Data for analysis section start
$ cat config.mk
export PLATFORM = sky130hd
export DESIGN_NAME = uamf_top
export DESIGN_NICKNAME = d
export VERILOG_FILES = /design/src/uamf_pkg.sv /design/src/uamf_port_filter.sv /design/src/uamf_top.sv
export VERILOG_INCLUDE_DIRS = /design/src
export SDC_FILE = /design/constraint.sdc
export NUM_CORES = 1
export LEC_CHECK = 0
export BUFFER_PORTS_ARGS = -buffer_cell sky130_fd_sc_hd__clkbuf_2
export CAP_MARGIN = 10
export CORE_MARGIN = 2
export CORE_UTILIZATION = 58
export CTS_CLUSTER_SIZE = 20
export DETAILED_ROUTE_END_ITERATION = 10
export GPL_TIMING_DRIVEN = 0
export PLACE_DENSITY_LB_ADDON = 0.2
export SETUP_SLACK_MARGIN = 0.15
export SYNTH_ARGS = -nofsm -noshare
export SYNTH_HDL_FRONTEND = slang
export SYNTH_HIERARCHICAL = 1
export SYNTH_SLANG_ARGS = --single-unit
$ cat constraint.sdc
create_clock -name clk_in -period 2.5 [get_ports clk_in]
set_input_delay 0.375 -clock clk_in [delete_from_list [all_inputs] [get_ports clk_in]]
set_output_delay 0.375 -clock clk_in [all_outputs]
set_load 0.02 [all_outputs]
$ cat src/uamf_consts.svh
// Constants for the multiprocessor address filter
// How it works
// - In modes 2 and 3 with multiproc_enable set, a frame raises receive_flag and the interrupt only if its ninth bit is 1.
// - In modes 2 and 3 with multiproc_enable set, a frame whose ninth bit is 0 sets no receive_flag and gives no interrupt.
// - Every party in a multiprocessor exchange runs its port in mode 2 or 3 so a ninth bit is carried.
// - In mode 0 multiproc_enable has no effect on reception.
// - In mode 1 with multiproc_enable set, no receive interrupt is raised unless a valid stop bit ends the frame.
// - In modes 1 to 3 with multiproc_enable set, an address frame sets receive_flag only when it matches the given or broadcast address.
// - In mode 1 with matching on, the stop bit acts as ninth bit and the flag needs a match plus a valid stop bit.
// - The given address compares only bits where the mask holds 1 against the own address; mask zeros are don't-care.
// - The broadcast address is own address OR mask, and its zero bits are don't-care.
// - An address frame matching the broadcast address is accepted.
// - Reset clears own address and mask to zero so that any address is accepted.
// - Each of the two ports has its own address and mask pair and matches only against it.
`ifndef UAMF_CONSTS_SVH
`define UAMF_CONSTS_SVH
`define UAMF_ADDR_W         8
`define UAMF_DATA_W         8
`define UAMF_OFS_OWN0       8'ha9
`define UAMF_OFS_MASK0      8'hb9
`define UAMF_OFS_MASK1      8'hba
`define UAMF_OFS_OWN1       8'hbb
`define UAMF_OFS_CTRL0      8'hc0
`define UAMF_OFS_CTRL1      8'hc1
`define UAMF_OFS_STAT       8'hc4
`define UAMF_OFS_IMASK      8'hc5
`define UAMF_OFS_RDATA0     8'hc8
`define UAMF_OFS_RDATA1     8'hc9
`define UAMF_RST_BYTE       8'h00
`define UAMF_CTRL_MPE_BIT   2
`define UAMF_CTRL_MODE_LSB  0
`define UAMF_STAT_FLAG0_BIT 0
`define UAMF_STAT_FLAG1_BIT 1
`define UAMF_STAT_ADDR0_BIT 2
`define UAMF_STAT_ADDR1_BIT 3
`define UAMF_STAT_W         4
`endif

$ cat src/uamf_pkg.sv
// Types for the multiprocessor address filter
package uamf_pkg;
    typedef enum logic [1:0] {
        UAMF_MODE0 = 2'b00,
        UAMF_MODE1 = 2'b01,
        UAMF_MODE2 = 2'b10,
        UAMF_MODE3 = 2'b11
    } uamf_mode_e;

    typedef struct packed {
        logic [7:0] data;
        logic       ninth;
        logic       stop_ok;
    } uamf_frame_s;

    typedef struct packed {
        logic       mpe;
        uamf_mode_e mode;
    } uamf_ctrl_s;
endpackage : uamf_pkg

$ cat src/uamf_port_filter.sv
// One port's acceptance decision for a received frame
`timescale 1ns/1ps
`include "uamf_consts.svh"
module uamf_port_filter
    import uamf_pkg::*;
(
    // Clock and reset
    input  wire logic        clk_in,
    input  wire logic        rst_in,
    // Frame and settings
    input  wire logic        valid_in,
    input  wire uamf_frame_s frame_in,
    input  wire uamf_ctrl_s  ctrl_in,
    input  wire logic [7:0]  own_in,
    input  wire logic [7:0]  mask_in,
    // Decision
    output logic             accept_out,
    output logic             is_addr_out,
    output logic [7:0]       data_out
);
    logic       accept;
    logic       is_addr;
    logic [7:0] data;
    logic       next_accept;
    logic       next_is_addr;
    logic [7:0] next_data;
    logic       given_hit;
    logic       bcast_hit;
    logic [7:0] bcast;
    logic       ninth_eff;

    // Address comparison against this port's own pair
    always_comb begin
        bcast     = own_in | mask_in;
        given_hit = ((frame_in.data ^ own_in) & mask_in) == 8'h00;
        bcast_hit = ((frame_in.data ^ bcast) & bcast) == 8'h00;
    end

    // Acceptance decision per mode
    always_comb begin
        next_accept  = 1'b0;
        next_is_addr = is_addr;
        next_data    = data;
        ninth_eff    = frame_in.ninth;
        if (valid_in) begin
            case (ctrl_in.mode)
                UAMF_MODE0: begin
                    next_accept = 1'b1;
                end
                UAMF_MODE1: begin
                    ninth_eff = frame_in.stop_ok;
                    if (ctrl_in.mpe)
                        next_accept = ninth_eff && (given_hit || bcast_hit);
                    else
                        next_accept = 1'b1;
                end
                UAMF_MODE2, UAMF_MODE3: begin
                    if (ctrl_in.mpe)
                        next_accept = frame_in.ninth && (given_hit || bcast_hit);
                    else
                        next_accept = frame_in.stop_ok;
                end
                default: begin
                    next_accept = 1'b0;
                end
            endcase
            if (next_accept) begin
                next_data    = frame_in.data;
                next_is_addr = ninth_eff;
            end
        end
    end

    // Decision registers
    always_ff @(posedge clk_in) begin
        if (rst_in) begin
            accept  <= 1'b0;
            is_addr <= 1'b0;
            data    <= `UAMF_RST_BYTE;
        end else begin
            accept  <= next_accept;
            is_addr <= next_is_addr;
            data    <= next_data;
        end
    end

    assign accept_out  = accept;
    assign is_addr_out = is_addr;
    assign data_out    = data;
endmodule : uamf_port_filter

$ cat src/uamf_top.sv
// Address filter for two receive ports with register port and interrupt
//
// Local design decision: the plain strobed port.
`timescale 1ns/1ps
`include "uamf_consts.svh"
module uamf_top
    import uamf_pkg::*;
(
    // Clock and reset
    input  wire logic        clk_in,
    input  wire logic        rst_in,
    // Register port
    input  wire logic [7:0]  reg_addr_in,
    input  wire logic [7:0]  reg_wdata_in,
    input  wire logic        reg_wr_in,
    input  wire logic        reg_rd_in,
    output logic [7:0]       reg_rdata_out,
    // Received frames from the two shifters
    input  wire logic        rx0_valid_in,
    input  wire uamf_frame_s rx0_frame_in,
    input  wire logic        rx1_valid_in,
    input  wire uamf_frame_s rx1_frame_in,
    // Interrupt
    output logic             irq_out
);
    localparam int NPORT = 2;

    logic [7:0]             own   [NPORT];
    logic [7:0]             mask  [NPORT];
    uamf_ctrl_s             ctrl  [NPORT];
    logic [7:0]             next_own  [NPORT];
    logic [7:0]             next_mask [NPORT];
    uamf_ctrl_s             next_ctrl [NPORT];
    logic [`UAMF_STAT_W-1:0] stat;
    logic [`UAMF_STAT_W-1:0] imask;
    logic [`UAMF_STAT_W-1:0] next_stat;
    logic [`UAMF_STAT_W-1:0] next_imask;
    logic [7:0]             rdata;
    logic [7:0]             next_rdata;
    logic                   irq;
    logic                   next_irq;
    logic                   f_valid [NPORT];
    uamf_frame_s            f_frame [NPORT];
    logic                   acc     [NPORT];
    logic                   acc_addr[NPORT];
    logic [7:0]             acc_data[NPORT];
    logic [`UAMF_STAT_W-1:0] set_bits;

    assign f_valid[0] = rx0_valid_in;
    assign f_valid[1] = rx1_valid_in;
    assign f_frame[0] = rx0_frame_in;
    assign f_frame[1] = rx1_frame_in;

    // One filter per port, each with its own pair
    generate
        for (genvar p = 0; p < NPORT; p++) begin : g_port
            uamf_port_filter u_filt (
                .clk_in      (clk_in),
                .rst_in      (rst_in),
                .valid_in    (f_valid[p]),
                .frame_in    (f_frame[p]),
                .ctrl_in     (ctrl[p]),
                .own_in      (own[p]),
                .mask_in     (mask[p]),
                .accept_out  (acc[p]),
                .is_addr_out (acc_addr[p]),
                .data_out    (acc_data[p])
            );
        end
    endgenerate

    // Events from the filters
    always_comb begin
        set_bits = '0;
        set_bits[`UAMF_STAT_FLAG0_BIT] = acc[0];
        set_bits[`UAMF_STAT_FLAG1_BIT] = acc[1];
        set_bits[`UAMF_STAT_ADDR0_BIT] = acc[0] & acc_addr[0];
        set_bits[`UAMF_STAT_ADDR1_BIT] = acc[1] & acc_addr[1];
    end

    // Register writes, sticky status with set over clear
    always_comb begin
        for (int i = 0; i < NPORT; i++) begin
            next_own[i]  = own[i];
            next_mask[i] = mask[i];
            next_ctrl[i] = ctrl[i];
        end
        next_imask = imask;
        next_stat  = stat;
        if (reg_wr_in) begin
            case (reg_addr_in)
                `UAMF_OFS_OWN0:  next_own[0]  = reg_wdata_in;
                `UAMF_OFS_MASK0: next_mask[0] = reg_wdata_in;
                `UAMF_OFS_OWN1:  next_own[1]  = reg_wdata_in;
                `UAMF_OFS_MASK1: next_mask[1] = reg_wdata_in;
                `UAMF_OFS_CTRL0: next_ctrl[0] = uamf_ctrl_s'(reg_wdata_in[`UAMF_CTRL_MPE_BIT:`UAMF_CTRL_MODE_LSB]);
                `UAMF_OFS_CTRL1: next_ctrl[1] = uamf_ctrl_s'(reg_wdata_in[`UAMF_CTRL_MPE_BIT:`UAMF_CTRL_MODE_LSB]);
                `UAMF_OFS_IMASK: next_imask   = reg_wdata_in[`UAMF_STAT_W-1:0];
                `UAMF_OFS_STAT:  next_stat    = stat & ~reg_wdata_in[`UAMF_STAT_W-1:0];
                default: begin
                end
            endcase
        end
        next_stat = next_stat | set_bits;
        next_irq  = |(next_stat & next_imask);
    end

    // Register reads, data one cycle later
    always_comb begin
        next_rdata = 8'h00;
        if (reg_rd_in) begin
            case (reg_addr_in)
                `UAMF_OFS_OWN0:   next_rdata = own[0];
                `UAMF_OFS_MASK0:  next_rdata = mask[0];
                `UAMF_OFS_OWN1:   next_rdata = own[1];
                `UAMF_OFS_MASK1:  next_rdata = mask[1];
                `UAMF_OFS_CTRL0:  next_rdata = {5'h00, ctrl[0]};
                `UAMF_OFS_CTRL1:  next_rdata = {5'h00, ctrl[1]};
                `UAMF_OFS_STAT:   next_rdata = {4'h0, stat};
                `UAMF_OFS_IMASK:  next_rdata = {4'h0, imask};
                `UAMF_OFS_RDATA0: next_rdata = acc_data[0];
                `UAMF_OFS_RDATA1: next_rdata = acc_data[1];
                default:          next_rdata = 8'h00;
            endcase
        end
    end

    // State registers
    always_ff @(posedge clk_in) begin
        if (rst_in) begin
            for (int i = 0; i < NPORT; i++) begin
                own[i]  <= `UAMF_RST_BYTE;
                mask[i] <= `UAMF_RST_BYTE;
                ctrl[i] <= '0;
            end
            stat  <= '0;
            imask <= '0;
            rdata <= `UAMF_RST_BYTE;
            irq   <= 1'b0;
        end else begin
            for (int i = 0; i < NPORT; i++) begin
                own[i]  <= next_own[i];
                mask[i] <= next_mask[i];
                ctrl[i] <= next_ctrl[i];
            end
            stat  <= next_stat;
            imask <= next_imask;
            rdata <= next_rdata;
            irq   <= next_irq;
        end
    end

    assign reg_rdata_out = rdata;
    assign irq_out       = irq;
endmodule : uamf_top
Data for analysis section end
State how many lines of the data above contain the word "constraint", and include nothing other than that number.

2